### The problem
Reproduce the section of the listing that begins at the line containing "bash standard.sh floorplan" and finishes at the line containing "bash standard.sh finish". Include both end lines and nothing beyond them.

### Data extracts

This design comes from an exercise in tuning for small area on the open sky130 flow, not from production work.
Function was checked by simulation only, so behaviour that the tests miss may differ from the original.
Power and IR drop assume default switching activity.

Design SpeedM, start of the top module:
module SpeedM(
	clk120,
	rst_n,
	Hall_a,
	Hall_b,
	Hall_c,
	Speed_Value,
	sv_h,
	time_sv
    );
input clk120,rst_n;
input Hall_a,Hall_b,Hall_c;
output [30:0] Speed_Value;
output [31:0] sv_h;
output reg [30:0] time_sv;
wire hallwave = (Hall_a ^ Hall_b) ^ Hall_c;
reg hallwave1, hallwave2, hallwave3, hallwave4;
always @(posedge clk120 or negedge rst_n)
  if (!rst_n) begin
    hallwave1 <= 1'b0;
    hallwave2 <= 1'b0;
    hallwave3 <= 1'b0;
    hallwave4 <= 1'b0;
  end else begin
    hallwave1 <= hallwave;
    hallwave2 <= hallwave1;
    hallwave3 <= hallwave2;
    hallwave4 <= hallwave3;
  end
wire hallwave_pn = hallwave4 ^ hallwave3;
localparam SV_IDLE_PN = 2'd0, WT_POS_PN = 2'd1, WT_POS2_PN = 2'd2, SpeedZero_PN = 2'd3;
reg [17:0] SVCnt_PN;
reg [17:0] SVMema0, SVMema1;
reg        SV_EN_FLAG_PN;
reg [1:0]  SVstate_PN;
wire pn_timeout = (SVCnt_PN > 18'd240000);
always @(posedge clk120 or negedge rst_n)
  if (!rst_n) begin
    SVCnt_PN <= 18'd0;
    SVMema0 <= 18'd0;
    SV_EN_FLAG_PN <= 1'b0;
    SVstate_PN <= SV_IDLE_PN;
  end else begin
    case (SVstate_PN)
      SV_IDLE_PN, WT_POS_PN: begin
        if (hallwave_pn) begin
          SVstate_PN <= (SVstate_PN == SV_IDLE_PN) ? WT_POS_PN : WT_POS2_PN;
          SVCnt_PN <= 18'd0;
        end else if (pn_timeout) begin
          SVstate_PN <= (SVstate_PN == SV_IDLE_PN) ? WT_POS_PN : SpeedZero_PN;
          SVCnt_PN <= 18'd0;
        end else
          SVCnt_PN <= SVCnt_PN + 1'b1;
      end
      WT_POS2_PN: begin
        if (hallwave_pn) begin
          SV_EN_FLAG_PN <= 1'b1;
          SVMema0 <= SVCnt_PN;
          SVCnt_PN <= 18'd0;
        end else if (pn_timeout) begin
          SVCnt_PN <= 18'd0;
          SVstate_PN <= SpeedZero_PN;
        end else
          SVCnt_PN <= SVCnt_PN + 1'b1;
      end
      default: begin
        SV_EN_FLAG_PN <= 1'b0;
        SVstate_PN <= SV_IDLE_PN;
      end
    endcase
  end
always @(posedge clk120)
  if (SVstate_PN == WT_POS2_PN && hallwave_pn)
    SVMema1 <= SVMema0;
reg        Filter_State;
reg [18:0] SpeedV;
always @(posedge clk120 or negedge rst_n)
  if (!rst_n) begin
    Filter_State <= 1'b0;
    SpeedV <= 19'd0;
  ...
Size: about 2100 cells after synthesis, about 890 flip-flops, about 99 I/O pins, ~0.033 mm² of cells after synthesis.
==> module SpeedM, before the edit <==
module SpeedM(
	clk120,
	rst_n,
	Hall_a,
	Hall_b,
	Hall_c,
	Speed_Value,
	sv_h,
	time_sv
    );
input clk120,rst_n;
input Hall_a,Hall_b,Hall_c;
output [30:0] Speed_Value;
output [31:0] sv_h;
output reg [30:0] time_sv;
wire hallwave = (Hall_a ^ Hall_b) ^ Hall_c;
reg hallwave1, hallwave2, hallwave3, hallwave4;
always @(posedge clk120 or negedge rst_n)
  if (!rst_n) begin
    hallwave1 <= 1'b0;
    hallwave2 <= 1'b0;
    hallwave3 <= 1'b0;
    hallwave4 <= 1'b0;
  end else begin
    hallwave1 <= hallwave;
    hallwave2 <= hallwave1;
    hallwave3 <= hallwave2;
    hallwave4 <= hallwave3;
  end
wire hallwave_pn = hallwave4 ^ hallwave3;
localparam SV_IDLE_PN = 2'd0, WT_POS_PN = 2'd1, WT_POS2_PN = 2'd2, SpeedZero_PN = 2'd3;
reg [17:0] SVCnt_PN;
reg [17:0] SVMema0, SVMema1;
reg        SV_EN_FLAG_PN;
reg [1:0]  SVstate_PN;
wire pn_timeout = (SVCnt_PN > 18'd240000);
always @(posedge clk120 or negedge rst_n)
  if (!rst_n) begin
    SVCnt_PN <= 18'd0;
    SVMema0 <= 18'd0;
    SV_EN_FLAG_PN <= 1'b0;
    SVstate_PN <= SV_IDLE_PN;
  end else begin
    case (SVstate_PN)
      SV_IDLE_PN, WT_POS_PN: begin
        if (hallwave_pn) begin
          SVstate_PN <= (SVstate_PN == SV_IDLE_PN) ? WT_POS_PN : WT_POS2_PN;
          SVCnt_PN <= 18'd0;
        end else if (pn_timeout) begin
          SVstate_PN <= (SVstate_PN == SV_IDLE_PN) ? WT_POS_PN : SpeedZero_PN;
          SVCnt_PN <= 18'd0;
        end else
          SVCnt_PN <= SVCnt_PN + 1'b1;
      end
      WT_POS2_PN: begin
        if (hallwave_pn) begin
          SV_EN_FLAG_PN <= 1'b1;
          SVMema0 <= SVCnt_PN;
          SVCnt_PN <= 18'd0;
        end else if (pn_timeout) begin
          SVCnt_PN <= 18'd0;
          SVstate_PN <= SpeedZero_PN;
        end else
          SVCnt_PN <= SVCnt_PN + 1'b1;
      end
      default: begin
        SV_EN_FLAG_PN <= 1'b0;
        SVstate_PN <= SV_IDLE_PN;
      end
    endcase
  end
always @(posedge clk120)
  if (SVstate_PN == WT_POS2_PN && hallwave_pn)
    SVMema1 <= SVMema0;
reg        Filter_State;
reg [18:0] SpeedV;
always @(posedge clk120 or negedge rst_n)
  if (!rst_n) begin
    Filter_State <= 1'b0;
    SpeedV <= 19'd0;
  end else if (Filter_State) begin
    SpeedV <= {1'b0, SVMema0} + {1'b0, SVMema1};
    Filter_State <= 1'b0;
  end else if (SV_EN_FLAG_PN)
    Filter_State <= 1'b1;
  else
    SpeedV <= 19'd0;
assign Speed_Value = {12'd0, SpeedV};
localparam SV_IDLE_H = 2'd0, WT_NEG_H = 2'd1, WT_POS_H = 2'd2, WT_POS2_H = 2'd3;
reg [1:0]  SVstate_H;
reg [5:0]  cnt_count;    
reg        lapped;       
reg        first;        
reg        rep;          
reg        clr;          
reg [5:0]  runlen;       
reg [30:0] sv_h_cnt;     
reg [23:0] sv_hr;
reg [18:0] since;
wire last_pos  = (cnt_count == 6'd35);
wire run_on   = (runlen != 6'd0);    
wire run_full = (runlen == 6'd36);   
wire h_timeout = (SVstate_H != WT_POS2_H) ? (since > 19'd400008) :
                 !(first || rep || run_on) && (since > 19'd400007);
always @(posedge clk120 or negedge rst_n)
  if (!rst_n) begin
    SVstate_H <= SV_IDLE_H;
    rep <= 1'b0;
  end else begin
    rep <= 1'b0;
    case (SVstate_H)
      SV_IDLE_H: SVstate_H <= WT_NEG_H;
      WT_NEG_H:  if (hallwave_pn || h_timeout) SVstate_H <= WT_POS_H;
      WT_POS_H: begin
        if (hallwave_pn) SVstate_H <= WT_POS2_H;
        else if (h_timeout) SVstate_H <= SV_IDLE_H;
      end
      default: begin
        if (hallwave_pn) begin
          if (last_pos || lapped) rep <= 1'b1;
        end else if (h_timeout)
          SVstate_H <= SV_IDLE_H;
      end
    endcase
  end
always @(posedge clk120) begin
  first <= 1'b0;
  clr <= (SVstate_H != WT_POS2_H);
  case (SVstate_H)
    SV_IDLE_H: begin
      cnt_count <= 6'd0;
      lapped <= 1'b0;
    end
    WT_POS_H:
      if (hallwave_pn) first <= 1'b1;
    WT_POS2_H:
      if (hallwave_pn) begin
        cnt_count <= last_pos ? 6'd0 : cnt_count + 1'b1;
        if (last_pos) lapped <= 1'b1;
        if (!(last_pos || lapped)) first <= 1'b1;
      end
    default: ;
  endcase
end
always @(posedge clk120)
  if (rep) begin
    if (!run_full) runlen <= runlen + 1'b1;
  end else
    runlen <= 6'd0;
localparam [18:0] MEMBER = 19'h7ffff;
reg [18:0] ring [0:34];
reg [23:0] wcnt;         
wire adv = (SVstate_H == WT_POS2_H) && hallwave_pn;    
wire        ring_we = first | rep;
wire [18:0] ring_wd = run_on ? MEMBER : since;
integer i;
always @(posedge clk120) begin
  if (adv) begin
    for (i = 0; i < 34; i = i + 1)
      ring[i] <= ring[i + 1];
    ring[34] <= ring_we ? ring_wd : ring[0];
  end else if (ring_we)
    ring[0] <= ring_wd;
end
reg [35:1] zt;    
reg [5:0]  zc;
always @* begin
  zt[35] = 1'b0;
  zt[1] = &ring[1][18:16];
  for (i = 2; i < 35; i = i + 1)
    zt[i] = zt[i - 1] & (&ring[i][18:16]);
  zc = 6'd0;
  for (i = 1; i < 35; i = i + 1)
    if (zt[i] && !zt[i + 1])
      zc = zc | i;
end
wire        rd_member = &ring[0][18:16];
wire        bump = adv && last_pos && !lapped;
always @(posedge clk120) begin
  if (first && cnt_count == 6'd0)
    wcnt <= 24'd0;
  else if ((rep && runlen >= 6'd35) || run_full)
    wcnt <= 24'd0;
  else if (rep && !rd_member)
    wcnt <= wcnt - {5'd0, ring[0]} - {18'd0, zc};
  else
    wcnt <= wcnt + 1'b1;
  if (SVstate_H != WT_POS2_H) begin
    if (SVstate_H == SV_IDLE_H || hallwave_pn || h_timeout)
      since <= 19'd0;
    else
      since <= since + 1'b1;
  end else if (first)
    since <= {18'd0, bump};
  else if (run_on && !rep)
    since <= 19'd1;
  else
    since <= since + {bump, !bump};
end
always @(posedge clk120 or negedge rst_n)
  if (!rst_n) begin
    sv_hr <= 24'd0;
    sv_h_cnt <= 31'd0;
    time_sv <= 31'd0;
  end else begin
    if (rep) begin
      sv_hr <= wcnt;
      time_sv <= sv_h_cnt;
    end else if (clr)
      sv_hr <= 24'd0;
    sv_h_cnt <= sv_h_cnt + 1'b1;
  end
assign sv_h = {8'd0, sv_hr};
endmodule
Settings: LEC_CHECK=0, CAP_MARGIN=20, CORE_MARGIN=2, CORE_UTILIZATION=40, CTS_BUF_LIST=sky130_fd_sc_hd__clkbuf_16, CTS_CLUSTER_DIAMETER=80, CTS_CLUSTER_SIZE=30, GPL_TIMING_DRIVEN=0, SLEW_MARGIN=20; clock period 8.0 ns.
standard.sh (not shown) runs the stock make flow with config.mk's settings and CLKGATE_MAP_FILE= SYNTH_SCRIPT=/design/flow/synth_recipe.tcl, a recipe that flattens the netlist after the stock synthesis.
==> flow/flow/run.sh <==
#!/bin/bash
# The standard ORFS layout (standard.sh, with the standard synthesis
# unchanged) with three changes:
#  - after the floorplan, OpenROAD's restructure re-maps the combinational
#    logic for area (registers untouched), with a Liberty file that leaves out
#    the platform's don't-use cells;
#  - clock tree synthesis without dummy loads, larger sink clusters;
#  - port buffers of the smallest buffer cell.
# Each step's output goes to a log file in this folder (and ORFS's own logs).
set -euo pipefail
cd "$(dirname "$0")/.."
export CTS_ARGS="-sink_clustering_enable -repair_clock_nets -dont_use_dummy_load -sink_clustering_size 30 -sink_clustering_max_diameter 80 -buf_list sky130_fd_sc_hd__clkbuf_16"
export BUFFER_PORTS_ARGS="-buffer_cell sky130_fd_sc_hd__buf_1"
bash standard.sh floorplan > make_floorplan.log 2>&1
mkdir -p rsz_work
export RES=$PWD/orfs/results/sky130hd/SpeedM/base
export RSZ_WORK=$PWD/rsz_work
export RSZ_LIB=$PWD/rsz_work/lib_no_dont_use.lib
python3 flow/filter_lib.py "$FLOW_HOME/platforms/sky130hd/config.mk" \
  "$FLOW_HOME/platforms/sky130hd/lib/sky130_fd_sc_hd__tt_025C_1v80.lib" "$RSZ_LIB" > filter_lib.log 2>&1
openroad -no_init -exit flow/restructure.tcl > restructure.log 2>&1
rm -f "$RSZ_LIB"
bash standard.sh finish > make_finish.log 2>&1
Other scripts of this flow, unchanged in this note and not shown: flow/flow/filter_lib.py, flow/flow/restructure.tcl
Rerun with:
--- a/flow/design.v
+++ b/flow/design.v
@@ -98,14 +98,14 @@
 reg [30:0] sv_h_cnt;     
 reg [23:0] sv_hr;
 reg [18:0] since;
 wire last_pos  = (cnt_count == 6'd35);
 wire run_on   = (runlen != 6'd0);    
 wire run_full = (runlen == 6'd36);   
-wire h_timeout = (SVstate_H != WT_POS2_H) ? (since > 19'd400008) :
-                 !(first || rep || run_on) && (since > 19'd400007);
+wire h_timeout = (SVstate_H != WT_POS2_H) ? (since > 19'd400009) :
+                 !(first || rep || run_on) && (lapped ? (since > 19'd400007) : (since > 19'd400008));
 always @(posedge clk120 or negedge rst_n)
   if (!rst_n) begin
     SVstate_H <= SV_IDLE_H;
     rep <= 1'b0;
   end else begin
     rep <= 1'b0;
@@ -146,60 +146,59 @@
 always @(posedge clk120)
   if (rep) begin
     if (!run_full) runlen <= runlen + 1'b1;
   end else
     runlen <= 6'd0;
 localparam [18:0] MEMBER = 19'h7ffff;
-reg [18:0] ring [0:34];
+reg [18:0] ring [0:35];
 reg [23:0] wcnt;         
 wire adv = (SVstate_H == WT_POS2_H) && hallwave_pn;    
 wire        ring_we = first | rep;
-wire [18:0] ring_wd = run_on ? MEMBER : since;
+wire [18:0] ring_wd = first ? since : (run_on ? MEMBER : since + 1'b1);
 integer i;
 always @(posedge clk120) begin
   if (adv) begin
     for (i = 0; i < 34; i = i + 1)
       ring[i] <= ring[i + 1];
-    ring[34] <= ring_we ? ring_wd : ring[0];
+    ring[34] <= ring_we ? ring_wd : ring[35];
+    ring[35] <= ring[0];
   end else if (ring_we)
-    ring[0] <= ring_wd;
-end
-reg [35:1] zt;    
+    ring[35] <= ring_wd;
+end
+reg [35:1] zt;
 reg [5:0]  zc;
 always @* begin
   zt[35] = 1'b0;
   zt[1] = &ring[1][18:16];
   for (i = 2; i < 35; i = i + 1)
     zt[i] = zt[i - 1] & (&ring[i][18:16]);
   zc = 6'd0;
   for (i = 1; i < 35; i = i + 1)
     if (zt[i] && !zt[i + 1])
       zc = zc | i;
 end
 wire        rd_member = &ring[0][18:16];
-wire        bump = adv && last_pos && !lapped;
+wire [23:0] rd_diff   = rd_member ? 24'd0 : {5'd0, ring[0]} + {18'd0, zc};
 always @(posedge clk120) begin
   if (first && cnt_count == 6'd0)
     wcnt <= 24'd0;
   else if ((rep && runlen >= 6'd35) || run_full)
     wcnt <= 24'd0;
-  else if (rep && !rd_member)
-    wcnt <= wcnt - {5'd0, ring[0]} - {18'd0, zc};
+  else if (rep)
+    wcnt <= wcnt + 1'b1 - rd_diff;
   else
     wcnt <= wcnt + 1'b1;
   if (SVstate_H != WT_POS2_H) begin
     if (SVstate_H == SV_IDLE_H || hallwave_pn || h_timeout)
-      since <= 19'd0;
+      since <= 19'd1;
     else
       since <= since + 1'b1;
-  end else if (first)
-    since <= {18'd0, bump};
-  else if (run_on && !rep)
+  end else if (first || (run_on && !rep))
     since <= 19'd1;
   else
-    since <= since + {bump, !bump};
+    since <= since + 1'b1;
 end
 always @(posedge clk120 or negedge rst_n)
   if (!rst_n) begin
     sv_hr <= 24'd0;
     sv_h_cnt <= 31'd0;
     time_sv <= 31'd0;
What happened: Total power drops by 0.60%; worst setup slack degrades by 0.58 ns; fmax drops by 7.9%; register-to-register slack degrades by 0.58 ns; area after synthesis climbs by about 1.8%; cell count climbs by 1.2%; routed wire length climbs by 0.70%; final area climbs by about 1.8%; critical path depth climbs by 5; clock skew drops by 0.056 ns; count of clock-buffer cells in the layout drops by 3.

## re-timing with driven ports
The flow's constraints put no driver on any port. The routed layouts listed below were extracted and timed again, unchanged, in two steps.
Step 1 (the two cells are an assumption about what drives the block):
set clk [get_ports {clk120}]
set_driving_cell -lib_cell sky130_fd_sc_hd__clkbuf_16 $clk
set_driving_cell -lib_cell sky130_fd_sc_hd__buf_2 [delete_from_list [all_inputs] $clk]
Step 2, shift: input delay + t, output delay - t, t = (earliest + latest rising clock arrival at the registers) / 2. This alone moves slack from input paths to output paths.
Slacks: ideal ports / drivers / drivers and shift; pairs: ideal ports / drivers.
run	t, ns	setup WS [ns]	clock arrival spread, ns	slew at the worst register clock pin (ns)	worst data-port slew with drivers (ns)
the first run	0.617	1.282 / 1.282 / 1.282	0.110 / 0.110	0.11 / 0.11	0.03
the second run	0.631	0.705 / 0.705 / 0.705	0.078 / 0.077	0.11 / 0.11	0.03
After both steps setup and hold are still met in every run listed.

### Exercise solution
bash standard.sh floorplan > make_floorplan.log 2>&1
mkdir -p rsz_work
export RES=$PWD/orfs/results/sky130hd/SpeedM/base
export RSZ_WORK=$PWD/rsz_work
export RSZ_LIB=$PWD/rsz_work/lib_no_dont_use.lib
python3 flow/filter_lib.py "$FLOW_HOME/platforms/sky130hd/config.mk" \
  "$FLOW_HOME/platforms/sky130hd/lib/sky130_fd_sc_hd__tt_025C_1v80.lib" "$RSZ_LIB" > filter_lib.log 2>&1
openroad -no_init -exit flow/restructure.tcl > restructure.log 2>&1
rm -f "$RSZ_LIB"
bash standard.sh finish > make_finish.log 2>&1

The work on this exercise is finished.